**Task goal:**
Please give back an exact reproduction of the lines from the one with "worst slack, ns" through the end of the entries below, and no others.

**Supplied entries:**

### config.mk
export PLATFORM = sky130hd
export DESIGN_NAME = uart_tx_arbiter
export DESIGN_NICKNAME = d
export VERILOG_FILES = /design/src/rtl/uart_tx_arbiter.sv
export SDC_FILE = /design/constraint.sdc
export NUM_CORES = 1
export LEC_CHECK = 0
export CELL_PAD_IN_SITES_DETAIL_PLACEMENT = 1
export CELL_PAD_IN_SITES_GLOBAL_PLACEMENT = 2
export CORE_MARGIN = 4
export CORE_UTILIZATION = 19
export CTS_CLUSTER_DIAMETER = 150
export DETAILED_ROUTE_END_ITERATION = 16
export HOLD_SLACK_MARGIN = 0.05
export PLACE_DENSITY_LB_ADDON = 0.1
export SLEW_MARGIN = 20
export SYNTH_ARGS = -nofsm -noshare
export SYNTH_HDL_FRONTEND = slang
export SYNTH_SLANG_ARGS = --single-unit
### constraint.sdc
create_clock -name clk -period 2.3 [get_ports clk]
set_input_delay 0.23 -clock clk [delete_from_list [all_inputs] [get_ports clk]]
set_output_delay 0.23 -clock clk [all_outputs]
set_load 0.1 [all_outputs]
### src/rtl/uart_tx_arbiter.sv
// Round-robin arbiter that grants one requester's entire message to a single UART TX byte stream.
// Optional feature: define ARB_TIMEOUT_EN to force release of an owner stalled for TIMEOUT cycles.
module uart_tx_arbiter #(
  parameter int NUM_REQ = 3,
  parameter int TIMEOUT = 1024
) (
  input  logic                   clk,
  input  logic                   rst,
  input  logic [NUM_REQ-1:0]     req_valid,
  input  logic [8*NUM_REQ-1:0]   req_data,
  input  logic [NUM_REQ-1:0]     req_last,
  output logic [NUM_REQ-1:0]     req_ready,
  output logic [7:0]             tx_data,
  output logic                   tx_valid,
  input  logic                   tx_ready,
  output logic [NUM_REQ-1:0]     grant,
  output logic                   busy,
  output logic                   timeout_err
);

  localparam int OW = (NUM_REQ > 1) ? $clog2(NUM_REQ) : 1;

  typedef enum logic {S_IDLE, S_BUSY} state_t;

  state_t             r_state;
  logic [OW-1:0]      r_owner;
  logic [OW-1:0]      r_last_owner;
  logic [NUM_REQ-1:0] r_grant;
  logic [OW-1:0]      w_pick;
  logic               w_found;
  logic               w_xfer;
  logic               w_release_last;
  logic               w_expire;
  int                 w_idx;

  // The owner's byte stream is passed straight through; only ownership is registered.
  assign busy           = (r_state == S_BUSY);
  assign grant          = r_grant;
  assign tx_valid       = busy & req_valid[r_owner];
  assign tx_data        = busy ? req_data[{r_owner, 3'b000} +: 8] : 8'h00;
  assign req_ready      = busy ? (NUM_REQ'(tx_ready) << r_owner) : '0;
  assign w_xfer         = tx_valid & tx_ready;
  assign w_release_last = w_xfer & req_last[r_owner];

  // Search starts just after the previous owner so every requester gets its turn.
  always_comb begin
    // NOTE: every variable gets a default before the loop so no latch is inferred.
    w_found = 1'b0;
    w_pick  = '0;
    w_idx   = 0;
    for (int k = 1; k <= NUM_REQ; k++) begin
      w_idx = (int'(r_last_owner) + k) % NUM_REQ;
      if (!w_found && req_valid[w_idx]) begin
        w_found = 1'b1;
        w_pick  = OW'(w_idx);
      end
    end
  end

  always_ff @(posedge clk or negedge rst) begin
    // NOTE: state registers use non-blocking assignments so all updates see pre-edge values.
    if (!rst) begin
      r_state      <= S_IDLE;
      r_owner      <= '0;
      r_last_owner <= OW'(NUM_REQ - 1);
      r_grant      <= '0;
    end else begin
      case (r_state)
        S_IDLE: begin
          if (w_found) begin
            r_state <= S_BUSY;
            r_owner <= w_pick;
            r_grant <= NUM_REQ'(1) << w_pick;
          end
        end
        S_BUSY: begin
          if (w_release_last || w_expire) begin
            r_state      <= S_IDLE;
            r_last_owner <= r_owner;
            r_grant      <= '0;
          end
        end
        default: r_state <= S_IDLE;
      endcase
    end
  end

`ifdef ARB_TIMEOUT_EN
  localparam int TW = (TIMEOUT > 1) ? $clog2(TIMEOUT) : 1;

  logic [TW-1:0] r_timer;
  logic          r_timeout_err;

  // Expiry fires on the TIMEOUT-th consecutive owned cycle without a transfer.
  assign w_expire    = busy & ~w_xfer & (r_timer == TW'(TIMEOUT - 1));
  assign timeout_err = r_timeout_err;

  always_ff @(posedge clk or negedge rst) begin
    if (!rst) begin
      r_timer       <= '0;
      r_timeout_err <= 1'b0;
    end else begin
      r_timeout_err <= w_expire;
      if (!busy || w_xfer || w_expire) begin
        r_timer <= '0;
      end else begin
        r_timer <= r_timer + TW'(1);
      end
    end
  end
`else
  logic w_unused_timeout;

  assign w_expire         = 1'b0;
  assign timeout_err      = 1'b0;
  assign w_unused_timeout = (TIMEOUT != 0);
`endif

endmodule

==> metrics.txt <==
I/O Buffers=48; worst skew pair latency=0.23 ns; Fin Setup TNS=0 ns; minimum clock period after layout=2.03 ns; Netlist cell types=39; RSZ-0062 raised after global routing=false; crit end category=primary output; Routed wire per std cell=15.2 um; FMAX=492 MHz; synthesized-area fraction occupied by adder cells=4.47%; Core ar.=4140 um^2; CP arrival=1.80 ns; Hold Buf Count CTS=0; initial drt markers=12; warnings from Yosys=0; Worst Path Required=2.07 ns; vias in the first global route=956; final worst path period share=88.3%; std cell rows=23; initial antenna violation count=0; boundary pin count=50; DRT antenna net count=0; largest family of logic cells by synthesized area=simple AND/OR/NAND/NOR gates; die width=74.5 um; largest net degree at the start of global routing=16; most area-hungry cell type in the Yosys netlist=dfrtp_1; GRT Total Usage=11.1%; GR Overflow Total=0; Startpoint Class=flip-flop; Primary FF master, synth=dfrtp_1; final hold violations=0; number of flops mapped to enable cells by yosys=0; CTS Buf Count=3; cts repair resizes=0; share of flip-flops with an asynchronous set or reset=100%; vias=936; clock-pin slew of the registers on the worst-case setup and hold paths=0.05 ns; Placer Congestion=0.739; Hold Crit Class=input pin to asynchronous set/reset pin; vias per cell=4.61; Reg2Reg Capture Point=grant[0]; Reg-to-Reg Start=r_last_owner[0]; CP max stage cell=dfrtp_1; Final setup viols=0; syn_area_per_cell=8.07 um^2; proportion of synthesized area in mux cells=14.6%; post-synth top area share=20.9%; Area contributors post-synth=dfrtp_1 (21%), mux2i_1 (12%), nand2_1 (8.0%); H-tree depth=1; register area share after synthesis=24.0%; Max FO, Critical Path=8; # diodes=0; DPL Wire Length=2.53 mm; XOR/XNOR Fraction of Synth Area=0%; setup bufs post-CTS=0; synthesized cell area=840 um^2; Crit. Startpoint=r_owner[1]; CP Cell Sequence=nor2b_2, buf_4, nand2_1, o21ai_0, and2_1, buf_12; CTS Sinks=8; height of the die=74.5 um; compound-gate portion of the synthesized area=19.5%; Fill cells=475; commonest non-fill, non-tap cells in the layout=clkdlybuf4s50_1 (32), nand2_1 (18), buf_12 (12), o21ai_0 (11), mux2i_1 (10); crit-path max cell delay=0.53 ns; Die ar.=5550 um^2; post-synthesis simple-gate area fraction=29.7%; setup slack, reg-to-reg=0.31 ns; maximum buffer depth of the clock tree=2; fin nets=190; WP depth=6; Reg2Reg Depth=7; status=completed; most common cell after layout, fill and taps aside=clkdlybuf4s50_1; clock skew=0.00666 ns; P&R area growth vs syn=84.9%; share of cells above drive strength 1=20.9%; DRT Pass-1 Iters=3; register area=203 um^2; CTS tree=built; syn nets=140; WS Path Type=flip-flop to primary output; drt drc=0; Cells after Synth=104; Root Buffer=clkbuf_8; Max-Cap Viols=0; multi-input logic area=611 um^2; delay-heaviest family, CP=simple AND/OR/NAND/NOR gates; Detailed Route WL=3.08 mm; global-route wire length before repair=4.72 mm; Initial Util=20.3%; CP bufs+invs=2; Synth Register Bits=8; fin. max-slew vios=0; crit path to=tx_data[3]
-- cells in the mapped netlist (2+ instances only) --
cell type	count
nor2b_1	3
nand2b_1	2
and2_1	8
clkbuf_1	2
a41oi_1	2
nand2_1	18
buf_6	2
a21o_1	2
ha_1	3
nor2_1	2
inv_1	5
o21ai_0	11
dfrtp_1	7
mux2i_1	10
nand3_1	2
nor3_1	2
-- sequential cells by signal, summed over array words and instances, names as in the netlist --
name	cells
grant	3
r_owner	2
r_last_owner	2
busy	1
-- routing by layer --
metal | wire [um] | vias up | GRT usage [%]
li1 | - | 461 | -
met1 | 1350 | 449 | 15.5
met2 | 1550 | 24 | 17.5
met3 | 163 | 2 | 2.57
met4 | 21 | 0 | 2.37
met5 | 0 | - | 0
-- how the worst min path moves through the flow --
stage          slack [ns]        to      from
2_1_floorplan       -0.07      busy       rst
3_3_place_gp         0.47  grant[2]  grant[2]
3_5_place_dp         0.47  grant[2]  grant[2]
4_1_cts              0.30  grant[2]       rst
5_1_grt              0.32  grant[2]       rst
6_report             0.28  grant[2]       rst
-- stage by stage --
step                      instances  utilization (%)  worst slack, ns  hold slack (ns)  area (um^2)
after floorplan                 104                -           0.0464          -0.0656          875
after global placement          199             36.4            0.374            0.470         1510
after detailed placement        199             36.4            0.305            0.474         1510
after CTS                       203             37.5            0.229            0.296         1550
after global routing            203             37.5            0.105            0.316         1550
final                           203             37.5            0.269            0.282         1550
-- kinds of logic (layout without fill, tap and decap cells) --
| kind of cell | Yosys count | after routing |
|---|---|---|
| and+or+nand+nor | 45 | 45 |
| AOI/OAI and AO/OA | 24 | 24 |
| muxes | 12 | 12 |
| buffers and inverters | 11 | 60 |
| DFF | 8 | 8 |
| adders and majority gates | 3 | 3 |
| other | 1 | 1 |
-- layout make-up --
class / count / area share (%)
sequential: 8 / 13.1
clock buffer: 4 / 2.90
inverter: 5 / 1.21
tap: 50 / 4.03
multi-input combinational: 85 / 39.3
timing repair buffer: 51 / 39.5
Power is left out: the tool's default activity adds up to more than one toggle a clock period on the data nets, which glitch-free logic cannot reach.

**Solution to this exercise:**
step                      instances  utilization (%)  worst slack, ns  hold slack (ns)  area (um^2)
after floorplan                 104                -           0.0464          -0.0656          875
after global placement          199             36.4            0.374            0.470         1510
after detailed placement        199             36.4            0.305            0.474         1510
after CTS                       203             37.5            0.229            0.296         1550
after global routing            203             37.5            0.105            0.316         1550
final                           203             37.5            0.269            0.282         1550
-- kinds of logic (layout without fill, tap and decap cells) --
| kind of cell | Yosys count | after routing |
|---|---|---|
| and+or+nand+nor | 45 | 45 |
| AOI/OAI and AO/OA | 24 | 24 |
| muxes | 12 | 12 |
| buffers and inverters | 11 | 60 |
| DFF | 8 | 8 |
| adders and majority gates | 3 | 3 |
| other | 1 | 1 |
-- layout make-up --
class / count / area share (%)
sequential: 8 / 13.1
clock buffer: 4 / 2.90
inverter: 5 / 1.21
tap: 50 / 4.03
multi-input combinational: 85 / 39.3
timing repair buffer: 51 / 39.5
Power is left out: the tool's default activity adds up to more than one toggle a clock period on the data nets, which glitch-free logic cannot reach.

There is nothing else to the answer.